It hit me like a tonne of bricks, the other day. I’ve forgotten what I was thinking about at the time… but the conclusion was that sincerity is freedom.
I want to try and communicate how.
My intuition is that sincerity offers freedom from the traps of the human condition. And the traps of the human condition are the most tacit, constant and aggressive of all traps. We do not see them function, we just live them.
One of those traps is self-doubt. If one is sincere, one need not doubt one’s self. No one has the capacity to understand what is innermost to us. No one can say “no, that’s not what is important to you”. And so the ‘sincere’ artist is immune from both negative criticism and self-doubt. In being immune to those, the sincere artist can-only-produce good work.
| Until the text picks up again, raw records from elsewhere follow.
===== src/rtl/seg7_pkg.sv =====
// Shared definitions for the seven-segment MMIO display peripheral.
// Latency: n/a (constants and pure functions only).
// Backpressure: n/a.
//
// Holds register offsets, CTRL bit positions, the hex-to-segment patterns,
// the blank pattern, the digit count and the BCD converter state encoding.
package seg7_pkg;

   localparam int unsigned NUM_DIGITS = 4;

   // Register byte offsets (address[1:0] is ignored by the decoder)
   localparam logic [3:0] OFF_DATA   = 4'h0;
   localparam logic [3:0] OFF_CTRL   = 4'h4;
   localparam logic [3:0] OFF_STATUS = 4'h8;

   // CTRL layout
   localparam int unsigned CTRL_EN_BIT    = 0;
   localparam int unsigned CTRL_DEC_BIT   = 1;
   localparam int unsigned CTRL_BLANK_LSB = 4;
   localparam logic [7:0]  CTRL_RESET     = 8'h01;

   // Segment patterns {g,f,e,d,c,b,a}, active-low
   localparam logic [6:0] SEG_0     = 7'b1000000;
   localparam logic [6:0] SEG_1     = 7'b1111001;
   localparam logic [6:0] SEG_2     = 7'b0100100;
   localparam logic [6:0] SEG_3     = 7'b0110000;
   localparam logic [6:0] SEG_4     = 7'b0011001;
   localparam logic [6:0] SEG_5     = 7'b0010010;
   localparam logic [6:0] SEG_6     = 7'b0000010;
   localparam logic [6:0] SEG_7     = 7'b1111000;
   localparam logic [6:0] SEG_8     = 7'b0000000;
   localparam logic [6:0] SEG_9     = 7'b0010000;
   localparam logic [6:0] SEG_A     = 7'b0001000;
   localparam logic [6:0] SEG_B     = 7'b0000011;
   localparam logic [6:0] SEG_C     = 7'b1000110;
   localparam logic [6:0] SEG_D     = 7'b0100001;
   localparam logic [6:0] SEG_E     = 7'b0000110;
   localparam logic [6:0] SEG_F     = 7'b0001110;
   localparam logic [6:0] SEG_BLANK = 7'b1111111;
   localparam logic [3:0] AN_OFF    = 4'b1111;

   // Decimal conversion: 9999 fits in 14 bits, so 14 shift steps suffice
   localparam int unsigned BCD_BITS  = 14;
   localparam logic [15:0] BCD_LIMIT = 16'd9999;

   typedef enum logic {
      CONV_IDLE,
      CONV_RUN
   } conv_state_t;

   function automatic logic [6:0] hex_to_seg(input logic [3:0] nib);
      logic [6:0] s;
      case (nib)
         4'h0: s = SEG_0;
         4'h1: s = SEG_1;
         4'h2: s = SEG_2;
         4'h3: s = SEG_3;
         4'h4: s = SEG_4;
         4'h5: s = SEG_5;
         4'h6: s = SEG_6;
         4'h7: s = SEG_7;
         4'h8: s = SEG_8;
         4'h9: s = SEG_9;
         4'hA: s = SEG_A;
         4'hB: s = SEG_B;
         4'hC: s = SEG_C;
         4'hD: s = SEG_D;
         4'hE: s = SEG_E;
         default: s = SEG_F;
      endcase
      return s;
   endfunction

   // Saturate to the largest four-digit decimal value
   function automatic logic [BCD_BITS-1:0] clamp_9999(input logic [15:0] v);
      logic [15:0] c;
      c = (v > BCD_LIMIT) ? BCD_LIMIT : v;
      return c[BCD_BITS-1:0];
   endfunction

   // Double-dabble correction: every BCD digit >= 5 gets +3 before the shift
   function automatic logic [15:0] bcd_adjust(input logic [15:0] w);
      logic [15:0] r;
      r = w;
      for (int i = 0; i < 4; i++) begin
         if (w[i*4 +: 4] > 4'd4) begin
            r[i*4 +: 4] = w[i*4 +: 4] + 4'd3;
         end
      end
      return r;
   endfunction

endpackage


===== src/rtl/seg7_bcd_conv.sv =====
// Sequential binary-to-BCD converter (double-dabble, one bit per cycle).
// Latency: 14 cycles from start to done; busy is high for those 14 cycles.
// Backpressure: none; a start while busy discards the conversion and restarts.
//
// Ports:
//   clk, rst      clock and synchronous active-high reset
//   start         load bin and begin a conversion (values > 9999 saturate)
//   bin[15:0]     binary value sampled on the start edge
//   busy          conversion in progress
//   done          one-cycle pulse on the edge that publishes bcd
//   bcd[15:0]     last completed result, four BCD digits; held while busy
module seg7_bcd_conv
   import seg7_pkg::*;
(
   input  logic        clk,
   input  logic        rst,
   input  logic        start,
   input  logic [15:0] bin,
   output logic        busy,
   output logic        done,
   output logic [15:0] bcd
);

   conv_state_t         state_q, state_n;
   logic [BCD_BITS-1:0] bin_q, bin_n;
   logic [15:0]         work_q, work_n;
   logic [3:0]          step_q, step_n;
   logic [15:0]         bcd_q, bcd_n;
   logic                done_q, done_n;
   logic [15:0]         shifted;

   // Adjust then shift the next binary MSB into the BCD accumulator
   always_comb begin
      logic [15:0] adj;
      adj     = bcd_adjust(work_q);
      shifted = {adj[14:0], bin_q[BCD_BITS-1]};
   end

   always_ff @(posedge clk) begin
      if (rst) begin
         state_q <= CONV_IDLE;
         bin_q   <= '0;
         work_q  <= '0;
         step_q  <= '0;
         bcd_q   <= '0;
         done_q  <= 1'b0;
      end else begin
         state_q <= state_n;
         bin_q   <= bin_n;
         work_q  <= work_n;
         step_q  <= step_n;
         bcd_q   <= bcd_n;
         done_q  <= done_n;
      end
   end

   always_comb begin
      state_n = state_q;
      bin_n   = bin_q;
      work_n  = work_q;
      step_n  = step_q;
      bcd_n   = bcd_q;
      done_n  = 1'b0;
      if (start) begin
         state_n = CONV_RUN;
         bin_n   = clamp_9999(bin);
         work_n  = '0;
         step_n  = 4'(BCD_BITS);
      end else if (state_q == CONV_RUN) begin
         work_n = shifted;
         bin_n  = {bin_q[BCD_BITS-2:0], 1'b0};
         step_n = step_q - 4'd1;
         if (step_q == 4'd1) begin
            state_n = CONV_IDLE;
            bcd_n   = shifted;
            done_n  = 1'b1;
         end
      end
   end

   assign busy = (state_q == CONV_RUN);
   assign done = done_q;
   assign bcd  = bcd_q;

endmodule


===== src/rtl/seg7_mmio_responder.sv =====
// Memory-mapped four-digit seven-segment display peripheral (DATA/CTRL/STATUS).
// Latency: reads 1 cycle; a register write reaches seg/an one edge later.
// Backpressure: none; every strobe is accepted in the cycle it is presented.
//
// Optional feature: define SEG7_DECIMAL_EN for decimal display (CTRL.dec,
// STATUS.busy and the seg7_bcd_conv instance). Without it the block is hex-only.
//
// Ports:
//   clk, rst          clock and synchronous active-high reset
//   address[3:0]      byte offset; [1:0] ignored
//   readEnable        read strobe (decoder-gated); loads readData
//   writeEnable       write strobe (decoder-gated)
//   writeData[31:0]   store data
//   readData[31:0]    registered load data, held while readEnable is low
//   seg[6:0]          {g,f,e,d,c,b,a}, active-low
//   an[3:0]           digit anodes, active-low; an[0] is the rightmost digit
module seg7_mmio_responder
   import seg7_pkg::*;
#(
   parameter int unsigned REFRESH_DIV = 100000
)(
   input  logic        clk,
   input  logic        rst,
   input  logic [3:0]  address,
   input  logic        readEnable,
   input  logic        writeEnable,
   input  logic [31:0] writeData,
   output logic [31:0] readData,
   output logic [6:0]  seg,
   output logic [3:0]  an
);

   localparam int unsigned CNT_W = (REFRESH_DIV > 1) ? $clog2(REFRESH_DIV) : 1;

   logic [3:0]       offset;
   logic             wr_data;
   logic             wr_ctrl;
   logic [15:0]      data_q;
   logic [7:0]       ctrl_q;
   logic [CNT_W-1:0] refresh_cnt;
   logic             refresh_wrap;
   logic [1:0]       digit_idx;
   logic [7:0]       frame_cnt;
   logic             busy;
   logic [15:0]      disp_val;
   logic [31:0]      rd_mux;
   logic [3:0]       nibble;
   logic [3:0]       blank_mask;
   logic             blank_now;

   assign offset  = {address[3:2], 2'b00};
   assign wr_data = writeEnable && (offset == OFF_DATA);
   assign wr_ctrl = writeEnable && (offset == OFF_CTRL);

`ifdef SEG7_DECIMAL_EN
   localparam logic [7:0] CTRL_WMASK = 8'hF3;

   logic        conv_start;
   logic [15:0] conv_in;
   logic        conv_busy;
   logic        conv_done;
   logic [15:0] bcd_val;

   // Convert on any DATA write, or when dec is switched on; a DATA write
   // takes the new value straight from the bus since data_q is not yet updated.
   assign conv_start = wr_data ||
                       (wr_ctrl && writeData[CTRL_DEC_BIT] && !ctrl_q[CTRL_DEC_BIT]);
   assign conv_in    = wr_data ? writeData[15:0] : data_q;

   seg7_bcd_conv u_bcd (
      .clk   (clk),
      .rst   (rst),
      .start (conv_start),
      .bin   (conv_in),
      .busy  (conv_busy),
      .done  (conv_done),
      .bcd   (bcd_val)
   );

   assign busy     = conv_busy;
   assign disp_val = ctrl_q[CTRL_DEC_BIT] ? bcd_val : data_q;

   logic unused_conv;
   assign unused_conv = conv_done;
`else
   localparam logic [7:0] CTRL_WMASK = 8'hF1;

   assign busy     = 1'b0;
   assign disp_val = data_q;
`endif

   // Upper store bits and the byte lane within a word carry no meaning here
   logic unused_bus;
   assign unused_bus = ^{writeData[31:16], address[1:0]};

   // Register file
   always_ff @(posedge clk) begin
      if (rst) begin
         data_q <= '0;
         ctrl_q <= CTRL_RESET;
      end else begin
         if (wr_data) data_q <= writeData[15:0];
         if (wr_ctrl) ctrl_q <= writeData[7:0] & CTRL_WMASK;
      end
   end

   // Read mux sees pre-write register values, so a same-offset read and
   // write in one cycle returns the old contents.
   always_comb begin
      rd_mux = '0;
      case (offset)
         OFF_DATA:   rd_mux = {16'h0, data_q};
         OFF_CTRL:   rd_mux = {24'h0, ctrl_q};
         OFF_STATUS: rd_mux = {16'h0, frame_cnt, 5'b0, busy, digit_idx};
         default:    rd_mux = '0;
      endcase
   end

   always_ff @(posedge clk) begin
      if (rst) begin
         readData <= '0;
      end else if (readEnable) begin
         readData <= rd_mux;
      end
   end

   // Refresh timebase: free-running, independent of en
   assign refresh_wrap = (refresh_cnt == CNT_W'(REFRESH_DIV - 1));

   always_ff @(posedge clk) begin
      if (rst) begin
         refresh_cnt <= '0;
         digit_idx   <= '0;
         frame_cnt   <= '0;
      end else if (refresh_wrap) begin
         refresh_cnt <= '0;
         digit_idx   <= digit_idx + 2'd1;
         if (digit_idx == 2'(NUM_DIGITS - 1)) begin
            frame_cnt <= frame_cnt + 8'd1;
         end
      end else begin
         refresh_cnt <= refresh_cnt + CNT_W'(1);
      end
   end

   // Display drive, registered from the current digit slot
   assign nibble     = disp_val[{digit_idx, 2'b00} +: 4];
   assign blank_mask = ctrl_q[CTRL_BLANK_LSB +: 4];
   assign blank_now  = !ctrl_q[CTRL_EN_BIT] || blank_mask[digit_idx];

   always_ff @(posedge clk) begin
      if (rst) begin
         an  <= AN_OFF;
         seg <= SEG_BLANK;
      end else if (blank_now) begin
         an  <= AN_OFF;
         seg <= SEG_BLANK;
      end else begin
         an  <= ~(4'b0001 << digit_idx);
         seg <= hex_to_seg(nibble);
      end
   end

endmodule

===== config.mk =====
export PLATFORM = sky130hd
export DESIGN_NAME = seg7_mmio_responder
export DESIGN_NICKNAME = d
export VERILOG_FILES = /design/src/rtl/seg7_pkg.sv /design/src/rtl/seg7_bcd_conv.sv /design/src/rtl/seg7_mmio_responder.sv
export SDC_FILE = /design/constraint.sdc
export NUM_CORES = 1
export LEC_CHECK = 0
export CORE_MARGIN = 1
export CORE_UTILIZATION = 47
export CTS_BUF_LIST = sky130_fd_sc_hd__clkbuf_4 sky130_fd_sc_hd__clkbuf_8
export CTS_CLUSTER_SIZE = 10
export DETAILED_ROUTE_END_ITERATION = 8
export PLACE_DENSITY = 0.78
export SYNTH_ARGS = -nofsm -noshare
export SYNTH_HDL_FRONTEND = slang
export SYNTH_SLANG_ARGS = --single-unit

===== constraint.sdc =====
create_clock -name clk -period 1.98 [get_ports clk]
set_clock_uncertainty 0.2 [all_clocks]
set_input_delay 0.396 -clock clk [delete_from_list [all_inputs] [get_ports clk]]
set_output_delay 0.396 -clock clk [all_outputs]
set_load 0.02 [all_outputs]

==> flow_metrics.tcl, run 1 <==
set metrics [dict create \
    routed_via_density 5.33 \
    ios 83 \
    row_count 31 \
    slew_headroom_pct 61.2 \
    power_density_nw_per_um2 659 \
    finalCritPeriodShare_pct 101 \
    grt_usage_pct 19.9 \
    port_buffers 48 \
    grt_pass1_vias 2913 \
    dieArea_sq_um 8140 \
    violations "negative setup slack" \
    placed_area_sq_um 4310 \
    diodes 0 \
    r2r_slack_ns -0.02 \
    fillers 591 \
    dp_slack_ns -0.129 \
    fmax_mhz 499 \
    worst_slack_ns -0.0232 \
    vias 3102 \
    firstDrtPassIters 4 \
    status "complete, but fails checks" \
    ir_drop_uv 411 \
    hold_depth 1 \
    root_buffer "clkbuf_8" \
    critPathMaxStageDelay_ns 0.60 \
    wl_um 8220 \
    dp_hpwl_um 5720 \
    yosysUniqueCellTypes 46 \
    syn_area_sq_um 3660 \
    numCtsBuffers 9 \
    initial_core_util_pct 49.4 \
    ff2ff_path_depth 5 \
    worst_pin_slew_ns 0.581 \
    worst-path-buf-inv 0 \
    met3_usage_pct 4.99 \
    grt.busiest_layer "met2" \
    crit_arrival_ns 2.04 \
    synthCells 409 \
    path_clk_slew_ns 0.08 \
    reg2reg_to "seg[0]" \
    worstPathCellList "mux4_2 -> ha_4 -> or3b_1 -> o221ai_2 -> nand2_1" \
    rsz0062_at_grt "true" \
    pwr-share-clk_pct 38.4 \
    combPwrFrac_pct 10.9 \
    hold_start "refresh_cnt[0]" \
    use_met1_pct 25.3 \
    cts_buffer_depth 2 \
    crit_slowest_cell "mux4_2" \
    drive_gt1_share_pct 20.5 \
    clock_sinks 75 \
    gp_congestion 0.825 \
    core_sq_um 7410 \
    setup_viol 1 \
    worstPathMaxFanout 5 \
    postLayoutCoreUtil_pct 63.1 \
    area_growth_pct 27.8 \
    maxSlewViolCount 0 \
    cp_top_family "multiplexers" \
    finalHoldViolCount 0 \
    ys_warn_count 0 \
    drtAntennaViolNets 0 \
    design_area_sq_um 4680 \
    required_ns 2.02 \
    die_h_um 90.2 \
    overflow 0 \
    async_flop_share_pct 0 \
    cts_hold_buf 0 \
    met2_usage_pct 33.0 \
    synth-main-ff-cell "dfxtp_1" \
    hold_path_class "register to register" \
    switching_share_pct 25.7 \
    min_period_ns 2.00 \
    grt_max_degree 27 \
    syn_avg_cell_area_sq_um 8.95 \
    cts_max_level 3 \
    ys_seq_area_share_pct 41.0 \
    crit_path_end_kind "register" \
    fin_nets 530 \
    dieWidth_um 90.2 \
    timing.hold.ws_ns 0.217 \
    path_class "register to register" \
    path_depth 5 \
    clkLatencyLatePin_ns 0.34 \
    cts_tree "done" \
    r2r_start "digit_idx[0]" \
    switching_power_uw 791 \
    critPathLaunchType "register" \
    antenna_found_initial 0 \
    p_int_mw 2.29 \
    seq_power_share_pct 50.7 \
    synth_edf_count 0 \
    leakagePower_nw 1.75 \
    routedWlPerCell_um 14.1 \
    whs_endpoint "refresh_cnt[0]" \
    grt_pass1_wl_um 13200 \
    drv_cap 0 \
    ys_ff_latch 75 \
    drt_iter0_drc 152 \
    drc 0 \
]
-- what timing repair did --
action | in CTS | in global routing
buffers inserted | 0 | 6
gates resized for setup | 4 | 24
pin swaps | 1 | 6
endpoints found under the setup margin | 5 | 17
gates cloned | 0 | 1
-- sequential cells by signal, summed over array words and instances (netlist names) --
name / cells
seg: 7
readData: 16
digit_idx: 2
refresh_cnt: 17
an: 4
ctrl_q: 5
frame_cnt: 8
data_q: 16
-- worst max path at each step --
stage / start / endpoint / slack (ns)
final: digit_idx[0] / seg[0] / -0.02
after global placement: address[2] / readData[14] / -0.1
after detailed placement: address[2] / readData[9] / -0.13
after floorplan: digit_idx[0] / seg[0] / -0.02
after global routing: digit_idx[0] / seg[0] / -0.1
after CTS: refresh_cnt[12] / frame_cnt[6] / 0.0003
-- cell type report --
class / count / area [sq um] / area share, %
multi-input cells: 295 / 2000 / 42.7
clock inverters: 7 / 76.3 / 1.63
well taps: 99 / 124 / 2.65
inverters: 12 / 47.5 / 1.02
clock buffers: 9 / 124 / 2.65
repair buffers: 85 / 800 / 17.1
flip-flops and latches: 75 / 1510 / 32.3
-- worst reg2reg max path, cell delays in order, from the launching register on --
cell and delay, ns:
dfxtp_4 0.39, mux4_2 0.61, ha_4 0.21, or3b_1 0.35
o221ai_2 0.07, nand2_1 0.08
-- power groups by stage --
stage,registers (mW),clock network [mW],logic [mW]
2_1_floorplan,1.62,0,0.185
3_3_place_gp,1.60,0,0.311
3_5_place_dp,1.60,0,0.316
4_1_cts,1.56,1.20,0.317
5_1_grt,1.57,1.27,0.362
6_report,1.57,1.18,0.336
-- Yosys cell counts (4+ instances only) --
master / n / share of area [%]
a21oi_1: 50 / 6.8
nand2b_1: 4 / 0.68
nor2b_1: 12 / 2.1
buf_6: 5 / 1.5
ha_1: 12 / 4.1
o21ai_0: 4 / 0.55
nand4_1: 8 / 1.4
mux2i_1: 12 / 3.3
buf_4: 16 / 3.3
and3_1: 4 / 0.68
or4_1: 10 / 2.1
o31ai_1: 10 / 2.1
mux2_2: 9 / 2.8
inv_1: 12 / 1.2
clkbuf_1: 15 / 1.5
nor2_1: 31 / 3.2
nand3_1: 15 / 2.1
dfxtp_1: 75 / 41
mux4_2: 5 / 3.1
xor2_1: 9 / 2.2
nand2_1: 54 / 5.5
o221ai_1: 4 / 0.96
-- cells in the final DEF (no fill, tap or decap), types with 3 or more instances in the layout --
cell             synthesis  layout
dfxtp_1                 75      70
nand2_1                 54      53
a21oi_1                 50      48
clkdlybuf4s50_1          0      48
buf_4                   16      33
nor2_1                  31      31
conb_1                   1      16
nand3_1                 15      14
nor2b_1                 12      12
mux2i_1                 12      12
o31ai_1                 10      10
or4_1                   10      10
inv_1                   12       9
xor2_1                   9       9
mux2_2                   9       9
clkbuf_8                 2       9
nand4_1                  8       8
mux4_2                   5       6
ha_1                    12       6
nand2b_1                 4       4
and3_1                   4       4
o21ai_0                  4       4
dfxtp_2                  0       4
o211ai_1                 3       3
and2_1                   3       3
ha_2                     0       3
ha_4                     0       3
buf_12                   0       3
-- metrics by stage --
step	std cells	power [mW]	setup TNS (ns)
6_report	582	3.08	-0.0232
3_5_place_dp	559	1.92	-0.946
5_1_grt	582	3.20	-0.254
2_1_floorplan	424	1.81	-0.0178
3_3_place_gp	559	1.91	-0.820
4_1_cts	575	3.08	0
-- per-layer routing --
metal	routed length [um]	part of all wire, %
met5	0	0
met4	107	1.3
met3	428	5.2
met2	4070	49
met1	3610	44
-- logic make-up after synthesis --
kind of cell | Yosys count | share of synthesized area (%)
AOI/OAI and AO/OA | 73 | 11.4
other | 1 | 0.102
buffers and inverters | 55 | 9.06
muxes | 26 | 9.13
xor gates and xnor gates | 10 | 2.39
adders and majority gates | 12 | 4.10
and+or+nand+nor | 157 | 22.8
DFF | 75 | 41.0
Note: power is estimated with default switching activity, not from simulation.
==> inputs of run 2 (changes only) <==
--- a/config.mk
+++ b/config.mk
@@ -10,7 +10,8 @@
 export CTS_BUF_LIST = sky130_fd_sc_hd__clkbuf_4 sky130_fd_sc_hd__clkbuf_8
 export CTS_CLUSTER_SIZE = 10
 export DETAILED_ROUTE_END_ITERATION = 8
-export PLACE_DENSITY = 0.78
+export PLACE_DENSITY_LB_ADDON = 0.3
+export RECOVER_POWER = 100
 export SYNTH_ARGS = -nofsm -noshare
 export SYNTH_HDL_FRONTEND = slang
 export SYNTH_SLANG_ARGS = --single-unit
==> flow_metrics.tcl, run 2 (synthesis results as in run 1) <==
set metrics [dict create \
    power_density_nw_per_um2 699 \
    ir_drop_uv 394 \
    path_class "register to register" \
    layout_commonest_cell "dfxtp_1" \
    row_count 31 \
    drv_cap 0 \
    antenna_found_initial 0 \
    vias 3030 \
    routedWlPerCell_um 13.5 \
    min_period_ns 1.97 \
    clock_sinks 75 \
    overflow 0 \
    worstPathMaxFanout 4 \
    grt_max_degree 28 \
    leakagePower_nw 1.69 \
    whs_endpoint "refresh_cnt[0]" \
    ios 83 \
    r2r_slack_ns 0.01 \
    required_ns 2.01 \
    finalCritPeriodShare_pct 99.5 \
    hold_path_class "register to register" \
    maxSlewViolCount 0 \
    top_register "refresh_cnt" \
    grt_usage_pct 19.7 \
    drt_iter0_drc 131 \
    drtAntennaViolNets 0 \
    slew_headroom_pct 62.7 \
    diodes 0 \
    postLayoutCoreUtil_pct 61.1 \
    dieWidth_um 90.2 \
    cts_max_level 3 \
    numCtsBuffers 9 \
    cp_top_family "multiplexers" \
    firstDrtPassIters 4 \
    worst_pin_slew_ns 0.559 \
    worst-path-buf-inv 0 \
    largest_reg_flops 17 \
    status "finished clean" \
    worstPathCellList "mux4_2 -> ha_4 -> or3b_1 -> o221ai_1 -> nand2_1" \
    dieArea_sq_um 8140 \
    crit_arrival_ns 2.00 \
    hold_start "refresh_cnt[0]" \
    ff2ff_path_depth 5 \
    cts_buffer_depth 2 \
    reg2reg_to "seg[0]" \
    fillers 662 \
    fmax_mhz 508 \
    fin_nets 528 \
    drc 0 \
    path_clk_slew_ns 0.08 \
    placed_area_sq_um 4320 \
    routed_via_density 5.23 \
    gp_congestion 0.793 \
    grt_pass1_vias 2784 \
    setup_viol 0 \
    design_area_sq_um 4520 \
    clkLatencyLatePin_ns 0.34 \
    die_h_um 90.2 \
    cts_tree "done" \
    port_buffers 48 \
    finalHoldViolCount 0 \
    initial_core_util_pct 49.4 \
    dp_hpwl_um 5560 \
    largestRegisters "refresh_cnt x17, data_q x16, readData x16" \
    r2r_start "digit_idx[0]" \
    crit_path_end_kind "register" \
    core_sq_um 7410 \
    root_buffer "clkbuf_8" \
    wl_um 7840 \
    rsz0062_at_grt "true" \
    crit_slowest_cell "mux4_2" \
    final_cell_mix "dfxtp_1, nand2_1, a21oi_1, clkdlybuf4s50_1, nor2_1" \
    grt_pass1_wl_um 13000 \
    critPathMaxStageDelay_ns 0.58 \
    drive_gt1_share_pct 16.3 \
    hold_depth 1 \
    area_growth_pct 23.6 \
    critPathLaunchType "register" \
]
[run 2: cell type report]
class	instances	area (sq um)	share of cell area, %
clock buffers	10	138	3.04
clock inverters	5	77.6	1.71
inverters	12	45.0	0.996
multi-input cells	294	1910	42.3
flip-flops and latches	75	1510	33.3
well taps	99	124	2.74
repair buffers	84	722	16.0
[run 2: worst max-delay path by stage]
stage	startpoint	endpoint	slack, ns	cells past startpoint
finish	digit_idx[0]	seg[0]	0.01	5
global route	digit_idx[0]	seg[0]	-0.05	5
CTS	digit_idx[1]	frame_cnt[4]	0.01	5
detailed placement	address[3]	readData[13]	-0.04	5
global placement	address[2]	readData[9]	-0.05	5
floorplan	digit_idx[0]	seg[0]	-0.02	6
[run 2: power by group]
group / leakage [nW] / internal (mW) / switching [mW]
clock: 0.108 / 0.733 / 0.556
sequential: 0.611 / 1.54 / 0.0194
combinational: 0.970 / 0.135 / 0.173
total: 1.69 / 2.41 / 0.748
I suspect that sincerity delivers freedom, generally, from the trappings of the ego. The ego drives one to do things that only satisfy the aim of re-inforcing it … and this is insincere. The ego is *only* a pattern of thought. It is a pattern applied to the memories and experiences we have. It is the cancer of the mind. Ego is insincerity.
Which is all to say not much. Because the question then becomes, “fine, how can I be sincere?”. I dont know. Perhaps an indicator of sincerity is the lack of any apparent egotistic motivation.
An other indicator is that sincerity has no short-term goals. Actually, it has no long-term goals.
Hmm … sincerity has no goals. There it is.
How do I roll that into my art? … Hang on, that’s a goal.
This post has no goal.

If this post has no goal, why did I write it?
Maybe you were just dribbling down the mid-field. (Soccer joke. You see, it’s a play on words. The word “goal” has more than one …)
It may just be dribble full stop. Or am I thinking more ‘drivle’.